▶ EXERCISE INSTRUCTIONS
Could you copy, word for word, only the lines from the one containing "clkLatencyLatePin_ps = 260" through the last line of the records below, both included?

· · · · · · ·

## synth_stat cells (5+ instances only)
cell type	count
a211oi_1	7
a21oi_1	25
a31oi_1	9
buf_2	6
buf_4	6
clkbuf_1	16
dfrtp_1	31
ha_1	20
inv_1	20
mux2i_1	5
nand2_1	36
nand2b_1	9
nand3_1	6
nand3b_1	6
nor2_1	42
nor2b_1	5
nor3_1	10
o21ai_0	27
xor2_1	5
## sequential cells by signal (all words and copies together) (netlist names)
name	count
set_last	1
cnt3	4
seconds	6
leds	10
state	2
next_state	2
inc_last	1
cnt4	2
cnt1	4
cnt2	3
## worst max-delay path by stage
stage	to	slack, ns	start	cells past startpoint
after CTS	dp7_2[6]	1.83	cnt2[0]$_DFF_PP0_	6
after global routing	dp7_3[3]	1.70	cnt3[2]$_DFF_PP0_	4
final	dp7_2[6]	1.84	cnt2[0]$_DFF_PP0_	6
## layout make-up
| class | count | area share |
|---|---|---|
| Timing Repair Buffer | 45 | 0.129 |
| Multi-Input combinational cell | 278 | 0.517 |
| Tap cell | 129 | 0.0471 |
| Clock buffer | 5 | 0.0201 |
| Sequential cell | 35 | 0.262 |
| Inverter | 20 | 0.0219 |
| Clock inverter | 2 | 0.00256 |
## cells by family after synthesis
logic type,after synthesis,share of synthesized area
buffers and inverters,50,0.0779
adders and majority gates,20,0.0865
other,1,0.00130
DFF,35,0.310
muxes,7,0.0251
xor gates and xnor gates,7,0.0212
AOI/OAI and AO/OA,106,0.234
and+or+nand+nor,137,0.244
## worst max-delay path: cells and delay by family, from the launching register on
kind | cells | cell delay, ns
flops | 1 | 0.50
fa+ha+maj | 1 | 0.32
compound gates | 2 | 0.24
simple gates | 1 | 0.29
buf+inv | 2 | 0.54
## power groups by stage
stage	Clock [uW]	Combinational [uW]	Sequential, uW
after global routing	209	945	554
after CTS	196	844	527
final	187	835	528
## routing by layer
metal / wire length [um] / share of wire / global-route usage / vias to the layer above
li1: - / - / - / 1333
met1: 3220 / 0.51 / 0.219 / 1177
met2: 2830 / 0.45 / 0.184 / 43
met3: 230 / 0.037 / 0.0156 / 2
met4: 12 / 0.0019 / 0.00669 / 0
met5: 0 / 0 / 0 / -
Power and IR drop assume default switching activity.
==> flow/config.mk <==
export PLATFORM = sky130hd
export DESIGN_NAME = axi4_lite_interconnect_m1s2
export DESIGN_NICKNAME = axi4_lite_interconnect_m1s2
export VERILOG_FILES = /design/flow/design.v
export SDC_FILE = /design/flow/constraint.sdc
export NUM_CORES = 4
export LEC_CHECK = 1
export CORE_AREA = 10 10 175 175
export DIE_AREA = 0 0 185 185
==> flow/constraint.sdc <==
current_design axi4_lite_interconnect_m1s2

set clk_period 6.4
set clk_io_pct 0.2

create_clock -name clk0 -period $clk_period [get_ports {iCLK}]

set non_clock_inputs [all_inputs -no_clocks]
set_input_delay [expr $clk_period * $clk_io_pct] -clock clk0 $non_clock_inputs
set_output_delay [expr $clk_period * $clk_io_pct] -clock clk0 [all_outputs]
==> flow/run.sh <==
#!/bin/bash
# OpenROAD 26Q1-2900-gdf79404cd8, Yosys 0.63+post, stock flow scripts
make -C /OpenROAD-flow-scripts/flow DESIGN_CONFIG=/design/flow/config.mk WORK_HOME=/design/flow/orfs finish
===== ./config.mk =====
export PLATFORM = sky130hd
export DESIGN_NAME = axi4_lite_slave_wrapper
export DESIGN_NICKNAME = axi4_lite_slave_wrapper
export VERILOG_FILES = /design/flow/design.v
export SDC_FILE = /design/flow/constraint.sdc
export NUM_CORES = 4
export LEC_CHECK = 1
export CORE_AREA = 10 10 70 70
export DIE_AREA = 0 0 80 80

===== ./design.v =====
module axi4_lite_slave #(
    parameter ADDR_WIDTH = 32,
    parameter DATA_WIDTH = 32
) (
    input                               iCLK,
    input                               iRST,
    input                               s_AWVALID,
    input       [2:0]                   s_AWPROT,
    input       [ADDR_WIDTH-1:0]        s_AWADDR,
    output                              s_AWREADY,
    input                               s_WVALID,
    input       [DATA_WIDTH-1:0]        s_WDATA,
    input       [(DATA_WIDTH/8)-1:0]    s_WSTRB,
    output                              s_WREADY,
    input                               s_BREADY,
    output                              s_BVALID,
    output      [1:0]                   s_BRESP,
    input                               s_ARVALID,
    input       [2:0]                   s_ARPROT,
    input       [ADDR_WIDTH-1:0]        s_ARADDR,
    output                              s_ARREADY,
    input                               s_RREADY,
    output                              s_RVALID,
    output      [1:0]                   s_RRESP,
    output      [DATA_WIDTH-1:0]        s_RDATA,
    input       [1:0]                   write_resp,
    output      [ADDR_WIDTH-1:0]        write_addr,
    output      [DATA_WIDTH-1:0]        write_data,
    output      [(DATA_WIDTH/8)-1:0]    write_strb,
    input       [1:0]                   read_resp,
    input       [DATA_WIDTH-1:0]        read_data,
    output      [ADDR_WIDTH-1:0]        read_addr
);
    localparam IDLE     = 3'b000;
    localparam WADDR    = 3'b001;
    localparam WDATA    = 3'b010;
    localparam WRESP    = 3'b011;
    localparam RADDR    = 3'b100;
    localparam RDATA    = 3'b101;
    reg         read_start, write_start;
    reg [2:0]   state, next_state;
    always @(posedge iCLK or negedge iRST) begin
        if (!iRST) begin
            state           <= IDLE;
        end else begin
            state           <= next_state;
        end
    end
    always @(*) begin
        next_state = state;
        case (state)
            IDLE: next_state = (s_AWVALID) ? WADDR : ((s_ARVALID) ? RADDR : IDLE);
            WADDR: if (s_AWVALID && s_AWREADY)  next_state  = WDATA;
            WDATA: if (s_WVALID  && s_WREADY)   next_state  = WRESP;
            WRESP: if (s_BVALID  && s_BREADY)   next_state  = IDLE;
            RADDR: if (s_ARVALID && s_ARREADY)  next_state  = RDATA;
            RDATA: if (s_RVALID  && s_RREADY)   next_state  = IDLE;
        endcase
    end    
    assign s_AWREADY    = (state == WADDR) ? 1'b1           : 1'b0;
    assign write_addr   = (state == WADDR) ? s_AWADDR       : {ADDR_WIDTH{1'b0}};
    assign s_WREADY     = (state == WDATA) ? 1'b1           : 1'b0;
    assign write_data   = (state == WDATA) ? s_WDATA        : {DATA_WIDTH{1'b0}};
    assign write_strb   = (state == WDATA) ? s_WSTRB        : {(DATA_WIDTH/8){1'b0}};
    assign s_BVALID     = (state == WRESP) ? 1'b1           : 1'b0;
    assign s_BRESP      = (state == WRESP) ? write_resp     : 2'b00;  
    assign s_ARREADY    = (state == RADDR) ? 1'b1           : 1'b0;
    assign read_addr    = (state == RADDR) ? s_ARADDR       : {ADDR_WIDTH{1'b0}};
    assign s_RVALID     = (state == RDATA) ? 1'b1           : 1'b0;
    assign s_RDATA      = (state == RDATA) ? read_data      : {DATA_WIDTH{1'b0}};
    assign s_RRESP      = (state == RDATA) ? read_resp      : 2'b00;  
endmodule
module axi4_lite_slave_wrapper #(
    parameter ADDR_WIDTH = 32,
    parameter DATA_WIDTH = 32
) (
    input                               iCLK,
    input                               iRST,
    input                               s_AWVALID,
    input       [2:0]                   s_AWPROT,
    input       [ADDR_WIDTH-1:0]        s_AWADDR,
    output                              s_AWREADY,
    input                               s_WVALID,
    input       [DATA_WIDTH-1:0]        s_WDATA,
    input       [(DATA_WIDTH/8)-1:0]    s_WSTRB,
    output                              s_WREADY,
    input                               s_BREADY,
    output                              s_BVALID,
    output      [1:0]                   s_BRESP,
    input                               s_ARVALID,
    input       [2:0]                   s_ARPROT,
    input       [ADDR_WIDTH-1:0]        s_ARADDR,
    output                              s_ARREADY,
    input                               s_RREADY,
    output                              s_RVALID,
    output      [1:0]                   s_RRESP,
    output      [DATA_WIDTH-1:0]        s_RDATA
);
    wire                            write_req, write_done;
    wire    [1:0]                   write_resp;
    wire    [ADDR_WIDTH-1:0]        write_addr;
    wire    [DATA_WIDTH-1:0]        write_data;
    wire    [(DATA_WIDTH/8)-1:0]    write_strb;
    reg                             write_req_reg, write_done_reg;
    reg     [ADDR_WIDTH-1:0]        write_addr_reg;
    reg     [DATA_WIDTH-1:0]        write_data_reg;
    reg     [(DATA_WIDTH/8)-1:0]    write_strb_reg;
    wire                            read_req, read_done;
    wire    [1:0]                   read_resp;
    wire    [ADDR_WIDTH-1:0]        read_addr;
    wire    [DATA_WIDTH-1:0]        read_data;
    reg                             read_req_reg, read_done_reg;
    reg     [ADDR_WIDTH-1:0]        read_addr_reg;
	localparam OKAY     = 2'b00;
	localparam EXOKAY   = 2'b01;
	localparam SLVERR   = 2'b10;
	localparam DECERR   = 2'b11;
    axi4_lite_slave #(
        .ADDR_WIDTH(ADDR_WIDTH), .DATA_WIDTH(DATA_WIDTH)
    ) axi_slave (
        .iCLK(iCLK), .iRST(iRST),
        .s_AWREADY(s_AWREADY), .s_AWVALID(s_AWVALID), .s_AWPROT(s_AWPROT), .s_AWADDR(s_AWADDR),
        .s_WREADY(s_WREADY), .s_WVALID(s_WVALID), .s_WDATA(s_WDATA), .s_WSTRB(s_WSTRB),
        .s_BVALID(s_BVALID), .s_BRESP(s_BRESP), .s_BREADY(s_BREADY),
        .s_ARREADY(s_ARREADY), .s_ARVALID(s_ARVALID), .s_ARPROT(s_ARPROT), .s_ARADDR(s_ARADDR),
        .s_RVALID(s_RVALID), .s_RRESP(s_RRESP), .s_RDATA(s_RDATA), .s_RREADY(s_RREADY),
        .write_addr(write_addr), .write_data(write_data), .write_strb(write_strb), .write_resp(write_resp),
        .read_addr(read_addr), .read_data(read_data), .read_resp(read_resp)
    );
    always @(posedge iCLK or negedge iRST) begin
        if (!iRST) begin
            write_req_reg       <= 1'b0;
            read_req_reg        <= 1'b0;
            write_done_reg      <= 1'b0;
            read_done_reg       <= 1'b0;
            write_addr_reg      <= {ADDR_WIDTH{1'b0}};
            read_addr_reg       <= {ADDR_WIDTH{1'b0}};
            write_strb_reg      <= {DATA_WIDTH/8{1'b0}};
            write_data_reg      <= {DATA_WIDTH{1'b0}};
        end else begin
            write_req_reg       <= write_req;
            read_req_reg        <= read_req;
            write_done_reg      <= (s_BVALID && s_BREADY);
            read_done_reg       <= (s_RVALID && s_RREADY);
            if (s_ARVALID && s_ARREADY)     read_addr_reg   <= s_ARADDR;
            if (s_AWVALID && s_AWREADY)     write_addr_reg  <= s_AWADDR;
            if (s_WVALID  && s_WREADY) begin
                write_strb_reg  <= s_WSTRB;
                write_data_reg  <= s_WDATA;
            end
        end
    end
    assign write_req    = s_WREADY;
    assign read_req     = s_RREADY;
    assign write_done   = (s_BVALID && s_BREADY);
    assign read_done    = (s_RVALID && s_RREADY);
    assign write_resp   = OKAY;
    assign read_resp    = OKAY;
endmodule

===== ./run.sh =====
#!/bin/bash
# OpenROAD 26Q1-2900-gdf79404cd8, Yosys 0.63+post, stock flow scripts
make -C /OpenROAD-flow-scripts/flow DESIGN_CONFIG=/design/flow/config.mk WORK_HOME=/design/flow/orfs finish

===== ./constraint.sdc =====
current_design axi4_lite_slave_wrapper

set clk_period 1.6
set clk_io_pct 0.2

create_clock -name clk0 -period $clk_period [get_ports {iCLK}]

set non_clock_inputs [all_inputs -no_clocks]
set_input_delay [expr $clk_period * $clk_io_pct] -clock clk0 $non_clock_inputs
set_output_delay [expr $clk_period * $clk_io_pct] -clock clk0 [all_outputs]

==> impl_metrics.py <==
# Flow results
metrics = {
    "critical_path": {
        "critPathSlowestCell": "clkdlybuf4s50_1",
        "crit_buf_inv": 1,
        "critPathMaxStageDelay_ns": 0.49,
        "critPathMaxFanout": 3,
        "crit_family": "buffers and inverters",
        "reg2reg_slack_ns": 0.70,
        "crit_chain": "clkdlybuf4s50_1",
        "path_class": "flop to output pin",
        "crit_arrival_ns": 1.10,
        "cp.required_ns": 1.28,
        "cp-start-kind": "flop",
        "crit_path_end_kind": "output pin",
    },
    "synth": {
        "area_leaders": "buf_4, dfrtp_1, dfstp_2, o21ai_0, inv_1",
        "synth_area_per_cell_um2": 8.758,
        "synth_flop_count": 6,
        "ys_cells": 58,
        "synthCells": 58,
        "yosysTopAreaCellShare_pct": 53.20,
        "yosysTopAreaCell": "buf_4",
        "syn_area_um2": 508.0,
        "yosysSeqAreaShare_pct": 29.80,
        "yosys_warnings": 34,
        "netlist-cell-type-count": 11,
        "yosys.stat.chipArea_um2": 508.0,
    },
    "power": {
        "p_int_w": 0.0003497,
        "cellPowerDensity_mw_per_mm2": 806.4,
        "pwr-share-clk_pct": 32.8,
        "p_sw_w": 0.0001043,
        "netSwitchingFraction_pct": 22.97,
        "p_leak_nw": 0.2762,
        "power_w": 0.0004540,
        "ir_worst_vdd_mv": 0.1594,
        "p_seq_share_pct": 45.4,
        "power_frac_comb_pct": 21.7,
    },
    "worst_hold_path": {
        "hold_class": "primary input to asynchronous set/reset pin",
    },
    "clock_tree": {
        "post_cts_buffers": 0,
        "clkSinkCount": 6,
        "hold_buffers": 0,
        "clockRootBuffer": "clkbuf_4",
        "numCtsBuffers": 3,
        "clk_latency_ns": 0.24,
        "cts.reportedPaths.clkPinSlew_ns": 0.05,
        "h-tree-depth": 1,
        "cts_max_path_buffers": 2,
        "cts_tree": "built",
        "cts_resized": 0,
    },
    "routing": {
        "highest_layer": "met4",
        "drt-met1-wl_um": 466,
        "drc_errors": 0,
        "wire_per_inst_um": 8.839,
        "routed-wl-met3_um": 130,
        "via_per_inst": 2.483,
        "vias": 293,
        "dr.pass1.iters": 2,
        "ant_nets": 0,
        "drt_wl_total_mm": 1.043,
        "n_antenna_cell": 0,
        "wl_met2_um": 427,
        "drt_iter0_markers": 7,
    },
    "layout": {
        "drive_gt1_share_pct": 6.944,
        "syn2layout_area_growth_pct": 10.84,
        "postLayoutCellArea_um2": 563.0,
        "instances_no_fill": 118,
        "fill_cells": 400,
    },
    "final_timing": {
        "finalHoldViolations": 0,
        "drv_slew": 0,
        "rsz0062_at_grt": "no",
        "finalCriticalPeriod_ns": 1.425,
        "fin_crit_sh_pct": 89.04,
        "finalSetupTns_ns": 0,
        "finalSetupViolations": 0,
        "whs_ns": 0.3170,
        "fmax_mhz": 701.9,
        "finClkSkew_ns": 0.004914,
    },
    "floorplanning": {
        "initCoreUtil_pct": 14.87,
        "fp.coreArea_mm2": 0.003416,
        "dieArea_mm2": 0.006400,
        "fp.dieH_um": 80,
        "rows": 21,
        "die_x_um": 80,
        "ios": 154,
    },
    "grt": {
        "grt_max_degree": 7,
        "grt_first_pass_wirelength_mm": 1.449,
        "antenna_found_initial": 0,
        "grt-ovfl-total": 0,
        "first_global_vias": 357,
        "grt_util_all_layers_pct": 2.673,
    },
    "place": {
        "hpwl_um": 933.8,
        "port_buffers": 11,
        "gp_congestion": 0.6736,
        "dpl_cell_area_um2": 536.8,
        "place_inst": 114,
    },
    "run": {
        "warnings": 131,
        "max_cap_violations": 0,
    },
    "outcome": {
        "outcome": "complete, no violations",
    },
}
synth_stat cells:
cell and instances:
a221o_1 1, buf_4 36, conb_1 1, dfrtp_1 5, dfstp_2 1, inv_1 4
mux2_2 1, nand2_1 3, nand3b_1 1, nor3b_1 1, o21ai_0 4
logic make-up after synthesis:
group	synth area share [%]
mux	2.217
simple gates	5.173
other cells	0.7382
compound gates	5.912
buf+inv	56.16
flops	29.80
power by group through the flow:
stage	clock [W]	sequential, W	combinational [W]
6_report	0.000149	0.000206	0.0000987
5_1_grt	0.000168	0.000210	0.000117
4_1_cts	0.000156	0.000206	0.000105
worst paths after layout:
kind / start / endpoint / depth (start not counted)
min in group clk0: axi_slave.state[2]$_DFF_PN0_ / axi_slave.state[5]$_DFF_PN0_ / 2
max: axi_slave.state[5]$_DFF_PN0_ / s_BVALID / 1
min reg2reg: axi_slave.state[2]$_DFF_PN0_ / axi_slave.state[5]$_DFF_PN0_ / 2
min: iRST / axi_slave.state[1]$_DFF_PN0_ / 1
max in group asynchronous: iRST / axi_slave.state[0]$_DFF_PN1_ / 1
max reg2reg: axi_slave.state[0]$_DFF_PN1_ / axi_slave.state[0]$_DFF_PN1_ / 2
per-stage QoR:
| step | utilization, % | worst slack, ns |
|---|---|---|
| after global routing | 16.48 | 0.09881 |
| after floorplan | - | 0.7473 |
| after CTS | 16.48 | 0.1583 |
| final | 16.48 | 0.1753 |
| after detailed placement | 15.71 | 0.2877 |
| after global placement | 15.71 | 0.2910 |
cells in the final DEF (no fill, tap or decap):
cell              n
conb_1           36
clkdlybuf4s50_1  11
dfrtp_1           5
inv_1             4
o21ai_0           4
nand2_1           3
clkbuf_4          3
nor3b_1           1
a221o_1           1
nand3b_1          1
mux2_2            1
dfstp_2           1
clkbuf_1          1
metal layers:
| layer | vias to the layer above | track usage [%] |
|---|---|---|
| met5 | - | 0 |
| met4 | 0 | 0.8803 |
| met3 | 2 | 1.250 |
| met2 | 32 | 4.173 |
| met1 | 123 | 3.159 |
| li1 | 136 | - |
cell type report:
type,count,area [um^2],area share [%]
inverter,4,15.01,2.667
clock buffer,4,26.28,4.667
tap,46,57.56,10.22
sequential,6,151.4,26.89
timing repair buffer,11,110.1,19.56
multi-input combinational,47,202.7,36.00
Power figures rest on the tool's default switching activity, not on a simulated workload.
--- flow/run.sh ---
#!/bin/bash
# OpenROAD 26Q1-2900-gdf79404cd8, Yosys 0.63+post, stock flow scripts
make -C /OpenROAD-flow-scripts/flow DESIGN_CONFIG=/design/flow/config.mk WORK_HOME=/design/flow/orfs finish
--- flow/config.mk ---
export PLATFORM = sky130hd
export DESIGN_NAME = axi4_lite_master_wrapper
export DESIGN_NICKNAME = axi4_lite_master_wrapper
export VERILOG_FILES = /design/flow/design.v
export SDC_FILE = /design/flow/constraint.sdc
export NUM_CORES = 4
export LEC_CHECK = 1
export CORE_AREA = 10 10 70 70
export DIE_AREA = 0 0 80 80
--- flow/constraint.sdc ---
current_design axi4_lite_master_wrapper

set clk_period 1.2
set clk_io_pct 0.2

create_clock -name clk0 -period $clk_period [get_ports {iCLK}]

set non_clock_inputs [all_inputs -no_clocks]
set_input_delay [expr $clk_period * $clk_io_pct] -clock clk0 $non_clock_inputs
set_output_delay [expr $clk_period * $clk_io_pct] -clock clk0 [all_outputs]
===== run.sh =====
#!/bin/bash
# OpenROAD 26Q1-2900-gdf79404cd8, Yosys 0.63+post, stock flow scripts
make -C /OpenROAD-flow-scripts/flow DESIGN_CONFIG=/design/flow/config.mk WORK_HOME=/design/flow/orfs finish

===== config.mk =====
export PLATFORM = sky130hd
export DESIGN_NAME = kernel_3x3
export DESIGN_NICKNAME = kernel_3x3
export VERILOG_FILES = /design/flow/design.v
export SDC_FILE = /design/flow/constraint.sdc
export NUM_CORES = 4
export LEC_CHECK = 1
export CORE_UTILIZATION = 30

===== constraint.sdc =====
current_design kernel_3x3

set clk_period 18.9
set clk_io_pct 0.2

create_clock -name clk0 -period $clk_period

set non_clock_inputs [all_inputs -no_clocks]
set_input_delay [expr $clk_period * $clk_io_pct] -clock clk0 $non_clock_inputs
set_output_delay [expr $clk_period * $clk_io_pct] -clock clk0 [all_outputs]
==> design.v <==
module dut(clk,rst_n,bus_cmd_valid,bus_op,bus_addr,bus_wr_data,bus_rd_data,rxd,rx_dv,txd,tx_en);
input          clk;
input          rst_n;
input          bus_cmd_valid;
input          bus_op;
input  [15:0]  bus_addr;
input  [15:0]  bus_wr_data;
output [15:0]  bus_rd_data;
input  [7:0]   rxd;
input          rx_dv;
output [7:0]   txd;
output         tx_en;
reg[7:0] txd;
reg tx_en;
reg invert;
always @(posedge clk) begin
   if(!rst_n) begin
      txd <= 8'b0;
      tx_en <= 1'b0;
   end
   else if(invert) begin
      txd <= ~rxd;
      tx_en <= rx_dv;
   end
   else begin
      txd <= rxd;
      tx_en <= rx_dv;
   end
end
always @(posedge clk) begin
   if(!rst_n)
      invert <= 1'b0;
   else if(bus_cmd_valid && bus_op) begin
      case(bus_addr)
         16'h9: begin
            invert <= bus_wr_data[0];
         end
         default: begin
         end
      endcase
   end
end
reg [15:0]  bus_rd_data;
always @(posedge clk) begin
   if(!rst_n)
      bus_rd_data <= 16'b0;
   else if(bus_cmd_valid && !bus_op) begin
      case(bus_addr)
         16'h9: begin
            bus_rd_data <= {15'b0, invert};
         end
         default: begin
            bus_rd_data <= 16'b0;
         end
      endcase
   end
end
endmodule : dut
==> run.sh <==
#!/bin/bash
# OpenROAD 26Q1-2900-gdf79404cd8, Yosys 0.63+post, stock flow scripts
make -C /OpenROAD-flow-scripts/flow DESIGN_CONFIG=/design/flow/config.mk WORK_HOME=/design/flow/orfs finish
==> config.mk <==
export PLATFORM = sky130hd
export DESIGN_NAME = dut
export DESIGN_NICKNAME = dut
export VERILOG_FILES = /design/flow/design.v
export SDC_FILE = /design/flow/constraint.sdc
export NUM_CORES = 4
export LEC_CHECK = 1
export CORE_AREA = 10 10 70 70
export DIE_AREA = 0 0 80 80
==> constraint.sdc <==
current_design dut

set clk_period 1.5
set clk_io_pct 0.2

create_clock -name clk0 -period $clk_period [get_ports {clk}]

set non_clock_inputs [all_inputs -no_clocks]
set_input_delay [expr $clk_period * $clk_io_pct] -clock clk0 $non_clock_inputs
set_output_delay [expr $clk_period * $clk_io_pct] -clock clk0 [all_outputs]
==> results.cfg <==
; yosys + openroad results
[finish]
postLayoutCoreUtil = 0.2839
drive_gt1_frac = 0.04040
final_cells = 145
area_growth_pct = 71.84
fillers = 376
area.combinational_um2 = 271.5
final_cell_area_um2 = 969.7
regArea_um2 = 220.2

[min_path]
min_from = bus_rd_data[0]$_SDFFE_PN0P_
hold_path.class = reg -> reg
min_to = bus_rd_data[0]$_SDFFE_PN0P_
worstHoldPathCells = 2

[synthesis]
numSynthFlops = 11
synth_top_area_share = 0.3902
synth_cell_types = 18
top_area_cell = dfxtp_1
synthTopCellsByArea = dfxtp_1 (39%), buf_4 (20%), xor2_1 (12%), and2_1 (10%), nor4b_1 (3.1%)
syn_area_um2 = 564.3
syn-instance-count = 59
synth_chip_area_um2 = 564.3
ys_cells = 59
yosysWarnings = 1
syn_area_per_cell_um2 = 9.564
synth-seq-area-share = 0.3902

[routing]
ant_nets = 0
viasPerCell = 3.276
post_drt_wl_per_cell_um = 10.72
first_pass_iters = 4
drt_wl_total_mm = 1.555
drc = 0
drt_iter0_markers = 13
vias = 475
antennaDiodeCount = 0

[placement]
dp.cells = 141
place_congestion = 0.6368
dp_hpwl_mm = 1.415
preCtsSetupSlack_ps = -109.2
place_area_um2 = 943.4
portBuffers = 39

[timing]
hold-worst-slack_ps = 488.8
relSlewSlack = 0.6633
slew_viol_final = 0
fin_ws_ps = 151.4
fin_crit_sh = 0.8991
finClkSkew_ps = 2.814
tightest_slew_ps = 504.3
setup_viol = 0
fmax_mhz = 741.5
period_needed_ps = 1349
rsz0062_at_grt = no
hold_violations = 0

[power_and_ir_drop]
irDropWorstVdd_uv = 182.7
leakage_nw = 0.4086
power_density_nw_per_um2 = 643.8

[setup_path]
cp_slowest_cell = clkdlybuf4s50_1
path_class = reg -> out
cp-start-kind = register
r2r_cells = 2
reg2reg_from = invert$_SDFFE_PN0P_
worst_ep_arrival_time_ps = 1050
crit_family = buffers and inverters
rr_endpoint = txd[6]$_SDFF_PN0_
crit_chain = clkdlybuf4s50_1
rrSetupSlack_ps = 470
cpPeakStageDelay_ps = 470
crit_fanout = 2
worstPathRequired_ps = 1200
critPathBufInv = 1
endpoint_kind = primary output

[global_routing]
grt_antenna_before_repair = 0
grt_pass1_vias = 560
grt_start_max_net_pins = 13
grt_usage = 0.04496
grt_pass1_wl_mm = 2.380
overflow = 0

[clock_network]
clk_pin_slew_worst_paths_ps = 70
cts_setup_buffers = 0
htree_levels = 1
cts.sinks = 11
cts.repair.resized = 0
cts_tree = built
cts_inserted_buffers = 3
cts_hold_buf = 0
clockBufferDepth = 2
clkLatencyLatePin_ps = 260
cts_root_buf = clkbuf_4

[floorplanning]
rows = 21
die_h_um = 80
io_pins = 70
coreArea_um2 = 3416
dieArea_um2 = 6400
fp.dieW_um = 80
fp_util = 0.1652

[run]
warning_count = 40
cap_viol_max_count = 0

[run_status]
outcome = complete, no violations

· · · · · · ·

▶ COMPLETED EXERCISE
clkLatencyLatePin_ps = 260
cts_root_buf = clkbuf_4

[floorplanning]
rows = 21
die_h_um = 80
io_pins = 70
coreArea_um2 = 3416
dieArea_um2 = 6400
fp.dieW_um = 80
fp_util = 0.1652

[run]
warning_count = 40
cap_viol_max_count = 0

[run_status]
outcome = complete, no violations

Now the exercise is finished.